What you need to do
Look through the entries below and report every line that has "merged".

○ ○ ○ ○

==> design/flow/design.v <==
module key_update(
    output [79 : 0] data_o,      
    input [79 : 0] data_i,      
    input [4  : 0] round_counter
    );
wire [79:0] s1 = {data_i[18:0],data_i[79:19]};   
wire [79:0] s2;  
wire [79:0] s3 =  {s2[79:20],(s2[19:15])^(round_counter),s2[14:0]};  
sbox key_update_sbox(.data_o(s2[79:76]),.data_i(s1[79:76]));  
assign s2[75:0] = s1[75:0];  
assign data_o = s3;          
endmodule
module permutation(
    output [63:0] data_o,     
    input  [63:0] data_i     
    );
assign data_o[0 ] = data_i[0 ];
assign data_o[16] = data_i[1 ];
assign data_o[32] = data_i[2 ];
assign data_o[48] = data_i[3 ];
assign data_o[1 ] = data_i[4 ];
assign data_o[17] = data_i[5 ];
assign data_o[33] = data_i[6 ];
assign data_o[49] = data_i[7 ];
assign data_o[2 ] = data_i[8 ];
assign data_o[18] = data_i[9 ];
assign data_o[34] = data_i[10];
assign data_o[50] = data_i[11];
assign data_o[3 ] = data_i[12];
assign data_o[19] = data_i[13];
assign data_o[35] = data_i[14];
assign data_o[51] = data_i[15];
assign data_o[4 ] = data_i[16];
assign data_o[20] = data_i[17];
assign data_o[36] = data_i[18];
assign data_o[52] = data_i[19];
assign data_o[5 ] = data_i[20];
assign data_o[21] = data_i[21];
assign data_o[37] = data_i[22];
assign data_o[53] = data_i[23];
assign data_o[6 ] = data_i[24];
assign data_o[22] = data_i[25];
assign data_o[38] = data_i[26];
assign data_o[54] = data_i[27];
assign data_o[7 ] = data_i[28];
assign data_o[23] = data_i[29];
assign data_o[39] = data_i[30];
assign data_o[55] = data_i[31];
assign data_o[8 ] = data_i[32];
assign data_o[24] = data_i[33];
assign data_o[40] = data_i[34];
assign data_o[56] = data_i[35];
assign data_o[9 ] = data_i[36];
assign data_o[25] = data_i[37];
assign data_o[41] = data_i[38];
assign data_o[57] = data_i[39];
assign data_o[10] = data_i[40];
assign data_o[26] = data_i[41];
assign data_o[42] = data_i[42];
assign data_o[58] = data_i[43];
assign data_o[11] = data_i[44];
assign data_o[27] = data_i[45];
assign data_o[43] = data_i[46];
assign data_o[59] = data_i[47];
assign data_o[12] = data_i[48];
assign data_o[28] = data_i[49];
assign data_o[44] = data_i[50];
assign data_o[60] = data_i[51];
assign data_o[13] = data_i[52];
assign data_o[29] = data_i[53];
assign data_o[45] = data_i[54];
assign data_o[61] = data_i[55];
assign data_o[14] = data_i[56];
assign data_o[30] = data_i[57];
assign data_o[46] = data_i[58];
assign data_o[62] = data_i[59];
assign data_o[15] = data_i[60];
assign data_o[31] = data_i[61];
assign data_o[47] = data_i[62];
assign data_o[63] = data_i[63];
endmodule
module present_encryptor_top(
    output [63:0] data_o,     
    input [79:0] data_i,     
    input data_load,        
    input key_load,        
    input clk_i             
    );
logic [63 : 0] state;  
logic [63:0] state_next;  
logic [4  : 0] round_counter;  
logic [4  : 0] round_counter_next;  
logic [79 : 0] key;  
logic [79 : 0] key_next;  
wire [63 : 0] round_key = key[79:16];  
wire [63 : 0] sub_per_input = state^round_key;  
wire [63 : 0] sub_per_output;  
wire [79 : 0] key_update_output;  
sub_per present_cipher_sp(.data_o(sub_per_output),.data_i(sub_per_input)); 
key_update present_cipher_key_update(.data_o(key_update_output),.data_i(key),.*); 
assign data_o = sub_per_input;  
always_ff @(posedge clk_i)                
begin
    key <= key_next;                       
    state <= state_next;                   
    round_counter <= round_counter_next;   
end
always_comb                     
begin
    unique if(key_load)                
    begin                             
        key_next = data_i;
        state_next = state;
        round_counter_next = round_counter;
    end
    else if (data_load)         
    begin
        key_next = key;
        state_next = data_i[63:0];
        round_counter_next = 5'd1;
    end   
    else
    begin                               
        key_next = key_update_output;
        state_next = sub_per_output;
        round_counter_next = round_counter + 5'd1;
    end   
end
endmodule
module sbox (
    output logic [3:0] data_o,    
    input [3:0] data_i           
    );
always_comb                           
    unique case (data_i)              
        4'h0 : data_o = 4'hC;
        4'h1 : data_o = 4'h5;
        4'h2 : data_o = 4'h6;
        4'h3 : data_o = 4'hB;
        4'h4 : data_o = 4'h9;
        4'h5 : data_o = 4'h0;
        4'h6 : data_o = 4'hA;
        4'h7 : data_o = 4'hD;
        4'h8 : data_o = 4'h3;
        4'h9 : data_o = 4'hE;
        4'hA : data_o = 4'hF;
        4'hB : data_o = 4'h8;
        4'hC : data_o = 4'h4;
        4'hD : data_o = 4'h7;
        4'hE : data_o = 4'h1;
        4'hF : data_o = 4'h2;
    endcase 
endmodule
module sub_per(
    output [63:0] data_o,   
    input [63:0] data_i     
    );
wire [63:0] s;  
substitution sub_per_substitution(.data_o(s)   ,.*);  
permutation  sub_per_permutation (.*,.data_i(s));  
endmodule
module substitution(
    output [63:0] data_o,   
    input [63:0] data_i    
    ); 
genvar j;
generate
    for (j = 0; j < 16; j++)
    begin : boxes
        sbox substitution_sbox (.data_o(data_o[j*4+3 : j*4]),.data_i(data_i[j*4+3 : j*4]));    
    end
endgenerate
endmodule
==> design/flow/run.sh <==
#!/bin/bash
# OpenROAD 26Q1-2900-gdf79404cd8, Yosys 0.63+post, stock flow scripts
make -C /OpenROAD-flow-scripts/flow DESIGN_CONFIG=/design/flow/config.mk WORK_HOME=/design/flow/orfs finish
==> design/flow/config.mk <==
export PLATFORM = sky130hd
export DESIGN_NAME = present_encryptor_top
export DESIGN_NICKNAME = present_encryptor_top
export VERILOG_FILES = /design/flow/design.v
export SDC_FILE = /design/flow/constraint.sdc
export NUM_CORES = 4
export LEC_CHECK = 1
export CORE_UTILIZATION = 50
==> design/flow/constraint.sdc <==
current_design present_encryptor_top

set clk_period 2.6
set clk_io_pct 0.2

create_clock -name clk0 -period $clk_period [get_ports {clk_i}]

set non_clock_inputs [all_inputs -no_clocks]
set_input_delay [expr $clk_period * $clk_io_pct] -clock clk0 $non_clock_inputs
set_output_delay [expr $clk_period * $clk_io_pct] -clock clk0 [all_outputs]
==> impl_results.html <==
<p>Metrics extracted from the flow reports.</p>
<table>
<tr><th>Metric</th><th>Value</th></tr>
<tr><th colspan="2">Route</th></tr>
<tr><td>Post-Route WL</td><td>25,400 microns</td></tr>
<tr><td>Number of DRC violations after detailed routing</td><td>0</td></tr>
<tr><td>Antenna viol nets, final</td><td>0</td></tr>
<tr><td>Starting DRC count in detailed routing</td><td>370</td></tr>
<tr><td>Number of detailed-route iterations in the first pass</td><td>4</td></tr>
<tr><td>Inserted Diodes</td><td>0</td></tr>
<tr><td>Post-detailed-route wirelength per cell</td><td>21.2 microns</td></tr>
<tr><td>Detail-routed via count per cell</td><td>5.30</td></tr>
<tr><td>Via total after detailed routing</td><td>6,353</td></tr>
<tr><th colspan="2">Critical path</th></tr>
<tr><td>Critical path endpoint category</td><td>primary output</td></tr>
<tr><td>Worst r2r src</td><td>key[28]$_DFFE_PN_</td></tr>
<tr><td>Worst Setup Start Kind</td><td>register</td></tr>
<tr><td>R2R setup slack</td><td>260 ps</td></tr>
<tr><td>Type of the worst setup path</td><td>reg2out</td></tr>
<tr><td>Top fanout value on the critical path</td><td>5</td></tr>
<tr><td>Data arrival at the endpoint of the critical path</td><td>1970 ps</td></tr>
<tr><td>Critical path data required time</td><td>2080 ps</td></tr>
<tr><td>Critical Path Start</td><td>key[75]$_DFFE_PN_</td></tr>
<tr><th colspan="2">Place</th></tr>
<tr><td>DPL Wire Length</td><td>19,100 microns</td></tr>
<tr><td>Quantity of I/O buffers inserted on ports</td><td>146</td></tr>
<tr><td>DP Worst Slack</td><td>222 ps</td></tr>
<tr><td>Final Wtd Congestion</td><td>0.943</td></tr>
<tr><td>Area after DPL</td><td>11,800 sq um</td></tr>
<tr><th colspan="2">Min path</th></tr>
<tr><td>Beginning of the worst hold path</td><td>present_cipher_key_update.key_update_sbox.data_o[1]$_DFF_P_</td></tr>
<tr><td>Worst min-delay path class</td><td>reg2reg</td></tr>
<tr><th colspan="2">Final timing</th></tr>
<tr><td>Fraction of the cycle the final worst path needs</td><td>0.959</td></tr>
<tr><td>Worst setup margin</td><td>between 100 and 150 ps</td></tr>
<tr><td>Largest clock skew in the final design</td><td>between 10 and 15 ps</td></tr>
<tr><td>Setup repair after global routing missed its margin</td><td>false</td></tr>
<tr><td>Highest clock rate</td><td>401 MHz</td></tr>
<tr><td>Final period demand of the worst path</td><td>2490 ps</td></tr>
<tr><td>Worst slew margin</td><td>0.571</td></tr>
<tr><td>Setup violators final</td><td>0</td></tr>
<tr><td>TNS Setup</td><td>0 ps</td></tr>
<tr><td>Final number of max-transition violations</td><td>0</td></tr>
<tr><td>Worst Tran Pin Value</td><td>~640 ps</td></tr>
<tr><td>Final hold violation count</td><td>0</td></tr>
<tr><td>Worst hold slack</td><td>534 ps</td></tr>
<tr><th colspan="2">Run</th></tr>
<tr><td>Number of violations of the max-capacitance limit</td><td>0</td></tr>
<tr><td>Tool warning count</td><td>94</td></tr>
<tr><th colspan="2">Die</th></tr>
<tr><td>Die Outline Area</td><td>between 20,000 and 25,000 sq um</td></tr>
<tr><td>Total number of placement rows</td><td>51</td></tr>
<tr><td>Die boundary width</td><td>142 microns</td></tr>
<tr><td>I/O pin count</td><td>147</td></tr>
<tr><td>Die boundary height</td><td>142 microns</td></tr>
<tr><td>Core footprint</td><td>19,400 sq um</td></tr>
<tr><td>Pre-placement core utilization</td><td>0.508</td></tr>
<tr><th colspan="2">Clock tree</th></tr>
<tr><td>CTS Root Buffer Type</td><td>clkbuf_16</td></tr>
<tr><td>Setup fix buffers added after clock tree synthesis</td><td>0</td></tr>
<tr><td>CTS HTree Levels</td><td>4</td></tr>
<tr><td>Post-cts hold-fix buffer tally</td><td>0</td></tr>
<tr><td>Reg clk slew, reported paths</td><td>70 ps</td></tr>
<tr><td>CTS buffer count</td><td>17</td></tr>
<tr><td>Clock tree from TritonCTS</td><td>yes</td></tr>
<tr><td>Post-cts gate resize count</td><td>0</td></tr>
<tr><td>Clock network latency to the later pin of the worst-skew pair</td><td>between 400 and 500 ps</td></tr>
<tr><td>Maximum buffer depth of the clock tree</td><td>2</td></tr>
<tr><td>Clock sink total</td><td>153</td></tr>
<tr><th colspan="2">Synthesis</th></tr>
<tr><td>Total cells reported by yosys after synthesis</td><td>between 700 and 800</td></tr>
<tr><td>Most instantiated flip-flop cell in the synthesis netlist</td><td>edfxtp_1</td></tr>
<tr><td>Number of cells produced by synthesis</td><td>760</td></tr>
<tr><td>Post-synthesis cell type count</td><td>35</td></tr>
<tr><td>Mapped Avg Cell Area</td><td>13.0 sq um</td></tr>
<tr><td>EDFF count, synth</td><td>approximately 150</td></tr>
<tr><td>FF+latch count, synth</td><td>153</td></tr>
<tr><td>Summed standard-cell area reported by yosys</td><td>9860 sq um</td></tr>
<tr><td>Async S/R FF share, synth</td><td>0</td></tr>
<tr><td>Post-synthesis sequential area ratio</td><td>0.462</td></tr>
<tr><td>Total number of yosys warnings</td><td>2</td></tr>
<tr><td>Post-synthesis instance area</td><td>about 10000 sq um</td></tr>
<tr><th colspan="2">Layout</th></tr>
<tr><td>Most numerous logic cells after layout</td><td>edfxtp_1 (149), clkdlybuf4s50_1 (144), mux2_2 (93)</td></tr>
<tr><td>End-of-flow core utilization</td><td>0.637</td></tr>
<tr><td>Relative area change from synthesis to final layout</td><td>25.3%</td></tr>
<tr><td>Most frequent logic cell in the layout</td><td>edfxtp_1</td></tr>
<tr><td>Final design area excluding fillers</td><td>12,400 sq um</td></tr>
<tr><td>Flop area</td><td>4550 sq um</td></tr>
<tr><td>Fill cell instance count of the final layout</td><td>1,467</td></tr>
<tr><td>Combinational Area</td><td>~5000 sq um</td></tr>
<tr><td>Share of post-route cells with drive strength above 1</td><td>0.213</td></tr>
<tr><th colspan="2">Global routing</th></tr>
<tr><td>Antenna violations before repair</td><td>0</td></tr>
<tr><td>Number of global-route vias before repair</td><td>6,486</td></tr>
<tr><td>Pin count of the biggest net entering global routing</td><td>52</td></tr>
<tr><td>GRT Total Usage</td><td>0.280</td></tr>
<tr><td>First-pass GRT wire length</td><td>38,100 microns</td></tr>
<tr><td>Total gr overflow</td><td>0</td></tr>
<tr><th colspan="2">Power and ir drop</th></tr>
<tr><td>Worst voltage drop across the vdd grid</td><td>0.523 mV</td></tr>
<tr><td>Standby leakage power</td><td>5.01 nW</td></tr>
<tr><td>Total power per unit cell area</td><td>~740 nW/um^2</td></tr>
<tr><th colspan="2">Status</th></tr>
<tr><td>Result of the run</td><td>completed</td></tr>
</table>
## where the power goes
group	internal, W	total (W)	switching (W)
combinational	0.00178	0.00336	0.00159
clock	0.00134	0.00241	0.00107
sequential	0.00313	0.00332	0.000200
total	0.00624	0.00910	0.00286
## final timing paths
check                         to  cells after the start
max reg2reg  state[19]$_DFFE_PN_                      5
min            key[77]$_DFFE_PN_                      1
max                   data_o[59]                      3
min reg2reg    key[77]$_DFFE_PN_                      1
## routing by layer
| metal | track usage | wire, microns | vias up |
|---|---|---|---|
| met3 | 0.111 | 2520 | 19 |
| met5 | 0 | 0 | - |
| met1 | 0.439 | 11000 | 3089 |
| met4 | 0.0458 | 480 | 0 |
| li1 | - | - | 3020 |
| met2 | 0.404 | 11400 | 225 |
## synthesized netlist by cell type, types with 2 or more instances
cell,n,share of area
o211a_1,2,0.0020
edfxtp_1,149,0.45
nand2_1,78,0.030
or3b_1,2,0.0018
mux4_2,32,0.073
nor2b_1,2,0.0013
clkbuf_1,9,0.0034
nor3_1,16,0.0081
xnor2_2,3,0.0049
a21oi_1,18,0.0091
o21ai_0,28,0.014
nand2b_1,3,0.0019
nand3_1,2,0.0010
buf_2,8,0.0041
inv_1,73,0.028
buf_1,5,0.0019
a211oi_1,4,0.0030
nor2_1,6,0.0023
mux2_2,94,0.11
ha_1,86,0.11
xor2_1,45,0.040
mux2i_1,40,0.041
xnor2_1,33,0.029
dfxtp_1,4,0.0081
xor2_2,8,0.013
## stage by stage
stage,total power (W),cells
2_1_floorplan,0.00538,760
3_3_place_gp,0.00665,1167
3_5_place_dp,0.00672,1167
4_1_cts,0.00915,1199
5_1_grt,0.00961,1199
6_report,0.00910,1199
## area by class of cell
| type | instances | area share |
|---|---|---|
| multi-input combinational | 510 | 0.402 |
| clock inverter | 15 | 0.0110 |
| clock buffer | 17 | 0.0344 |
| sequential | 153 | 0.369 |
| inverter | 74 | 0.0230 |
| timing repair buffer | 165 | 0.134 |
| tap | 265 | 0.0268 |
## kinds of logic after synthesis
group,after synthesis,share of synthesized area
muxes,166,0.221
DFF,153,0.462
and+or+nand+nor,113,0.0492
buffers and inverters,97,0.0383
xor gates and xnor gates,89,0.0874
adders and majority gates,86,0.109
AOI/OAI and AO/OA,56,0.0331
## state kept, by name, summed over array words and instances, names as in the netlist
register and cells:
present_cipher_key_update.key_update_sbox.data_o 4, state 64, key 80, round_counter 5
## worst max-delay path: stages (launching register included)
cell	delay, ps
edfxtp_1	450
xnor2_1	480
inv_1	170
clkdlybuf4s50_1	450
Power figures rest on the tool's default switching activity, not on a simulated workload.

○ ○ ○ ○

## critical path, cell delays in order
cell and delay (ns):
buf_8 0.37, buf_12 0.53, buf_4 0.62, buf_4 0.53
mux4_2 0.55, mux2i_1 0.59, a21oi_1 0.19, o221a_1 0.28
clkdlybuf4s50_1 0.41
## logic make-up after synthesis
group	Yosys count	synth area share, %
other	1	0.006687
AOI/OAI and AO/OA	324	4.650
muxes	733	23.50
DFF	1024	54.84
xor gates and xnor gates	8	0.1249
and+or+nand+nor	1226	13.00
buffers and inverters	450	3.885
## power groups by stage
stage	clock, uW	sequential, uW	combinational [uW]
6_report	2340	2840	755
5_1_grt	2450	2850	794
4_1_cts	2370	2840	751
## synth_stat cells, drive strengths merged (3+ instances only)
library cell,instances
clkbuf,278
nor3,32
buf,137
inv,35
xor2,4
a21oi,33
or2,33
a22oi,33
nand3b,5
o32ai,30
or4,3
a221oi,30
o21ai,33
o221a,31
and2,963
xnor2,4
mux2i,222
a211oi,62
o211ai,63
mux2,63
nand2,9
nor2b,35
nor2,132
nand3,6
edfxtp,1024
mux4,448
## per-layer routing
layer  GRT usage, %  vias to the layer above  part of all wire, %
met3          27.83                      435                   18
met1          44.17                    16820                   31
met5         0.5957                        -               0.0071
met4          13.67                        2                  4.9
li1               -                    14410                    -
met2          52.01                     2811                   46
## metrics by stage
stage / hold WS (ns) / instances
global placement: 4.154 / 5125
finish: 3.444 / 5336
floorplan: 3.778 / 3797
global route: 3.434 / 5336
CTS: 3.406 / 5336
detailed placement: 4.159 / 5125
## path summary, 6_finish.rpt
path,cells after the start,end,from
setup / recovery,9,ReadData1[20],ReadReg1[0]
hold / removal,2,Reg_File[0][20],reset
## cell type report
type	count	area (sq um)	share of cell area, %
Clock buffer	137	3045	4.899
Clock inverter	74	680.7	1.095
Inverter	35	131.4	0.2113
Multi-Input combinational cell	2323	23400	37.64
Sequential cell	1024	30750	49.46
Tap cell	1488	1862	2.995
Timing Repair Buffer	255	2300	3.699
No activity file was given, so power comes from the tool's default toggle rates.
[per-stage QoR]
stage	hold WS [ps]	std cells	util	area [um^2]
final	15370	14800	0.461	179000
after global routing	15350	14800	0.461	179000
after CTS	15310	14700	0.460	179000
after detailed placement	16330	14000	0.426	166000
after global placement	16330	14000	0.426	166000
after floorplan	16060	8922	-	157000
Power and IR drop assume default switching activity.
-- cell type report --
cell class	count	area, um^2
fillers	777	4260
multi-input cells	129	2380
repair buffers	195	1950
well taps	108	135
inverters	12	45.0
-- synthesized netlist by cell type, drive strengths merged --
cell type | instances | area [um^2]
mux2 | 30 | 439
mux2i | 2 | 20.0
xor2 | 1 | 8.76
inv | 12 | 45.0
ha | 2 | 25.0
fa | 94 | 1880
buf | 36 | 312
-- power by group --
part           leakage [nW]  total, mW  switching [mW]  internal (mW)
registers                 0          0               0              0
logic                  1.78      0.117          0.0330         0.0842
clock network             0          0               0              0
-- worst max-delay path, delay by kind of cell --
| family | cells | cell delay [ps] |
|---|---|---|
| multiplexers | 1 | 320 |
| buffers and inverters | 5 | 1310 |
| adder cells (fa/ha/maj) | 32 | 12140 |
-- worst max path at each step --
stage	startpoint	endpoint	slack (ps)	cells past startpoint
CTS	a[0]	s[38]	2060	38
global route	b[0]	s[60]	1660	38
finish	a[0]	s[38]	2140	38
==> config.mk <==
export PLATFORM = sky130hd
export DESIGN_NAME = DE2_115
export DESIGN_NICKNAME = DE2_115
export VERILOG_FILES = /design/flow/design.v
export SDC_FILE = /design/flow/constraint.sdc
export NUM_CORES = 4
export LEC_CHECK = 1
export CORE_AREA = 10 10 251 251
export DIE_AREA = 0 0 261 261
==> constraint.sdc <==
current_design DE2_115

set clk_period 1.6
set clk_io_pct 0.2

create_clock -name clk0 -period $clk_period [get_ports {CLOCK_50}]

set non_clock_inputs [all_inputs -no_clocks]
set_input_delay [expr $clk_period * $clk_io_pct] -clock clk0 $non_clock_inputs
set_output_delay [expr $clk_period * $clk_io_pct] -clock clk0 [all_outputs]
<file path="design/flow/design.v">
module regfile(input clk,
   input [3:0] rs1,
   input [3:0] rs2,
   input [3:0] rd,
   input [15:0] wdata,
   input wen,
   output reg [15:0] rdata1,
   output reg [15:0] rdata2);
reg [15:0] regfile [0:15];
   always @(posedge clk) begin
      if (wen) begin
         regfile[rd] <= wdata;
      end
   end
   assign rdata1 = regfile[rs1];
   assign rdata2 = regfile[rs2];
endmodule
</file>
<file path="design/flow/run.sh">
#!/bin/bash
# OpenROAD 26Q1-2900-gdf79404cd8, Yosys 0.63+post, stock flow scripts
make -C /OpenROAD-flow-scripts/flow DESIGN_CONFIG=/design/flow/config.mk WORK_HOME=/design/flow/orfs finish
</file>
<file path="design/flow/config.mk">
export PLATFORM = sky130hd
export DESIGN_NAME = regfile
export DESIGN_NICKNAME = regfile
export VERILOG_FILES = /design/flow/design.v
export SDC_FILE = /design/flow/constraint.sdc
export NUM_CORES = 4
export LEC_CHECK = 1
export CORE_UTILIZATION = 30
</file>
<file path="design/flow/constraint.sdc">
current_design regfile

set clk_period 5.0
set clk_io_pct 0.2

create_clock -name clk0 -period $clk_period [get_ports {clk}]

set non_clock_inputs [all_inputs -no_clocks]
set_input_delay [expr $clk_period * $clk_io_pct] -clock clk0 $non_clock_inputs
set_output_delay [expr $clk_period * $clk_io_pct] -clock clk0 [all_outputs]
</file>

○ ○ ○ ○

Solution for this problem
## synth_stat cells, drive strengths merged (3+ instances only)
-- synthesized netlist by cell type, drive strengths merged --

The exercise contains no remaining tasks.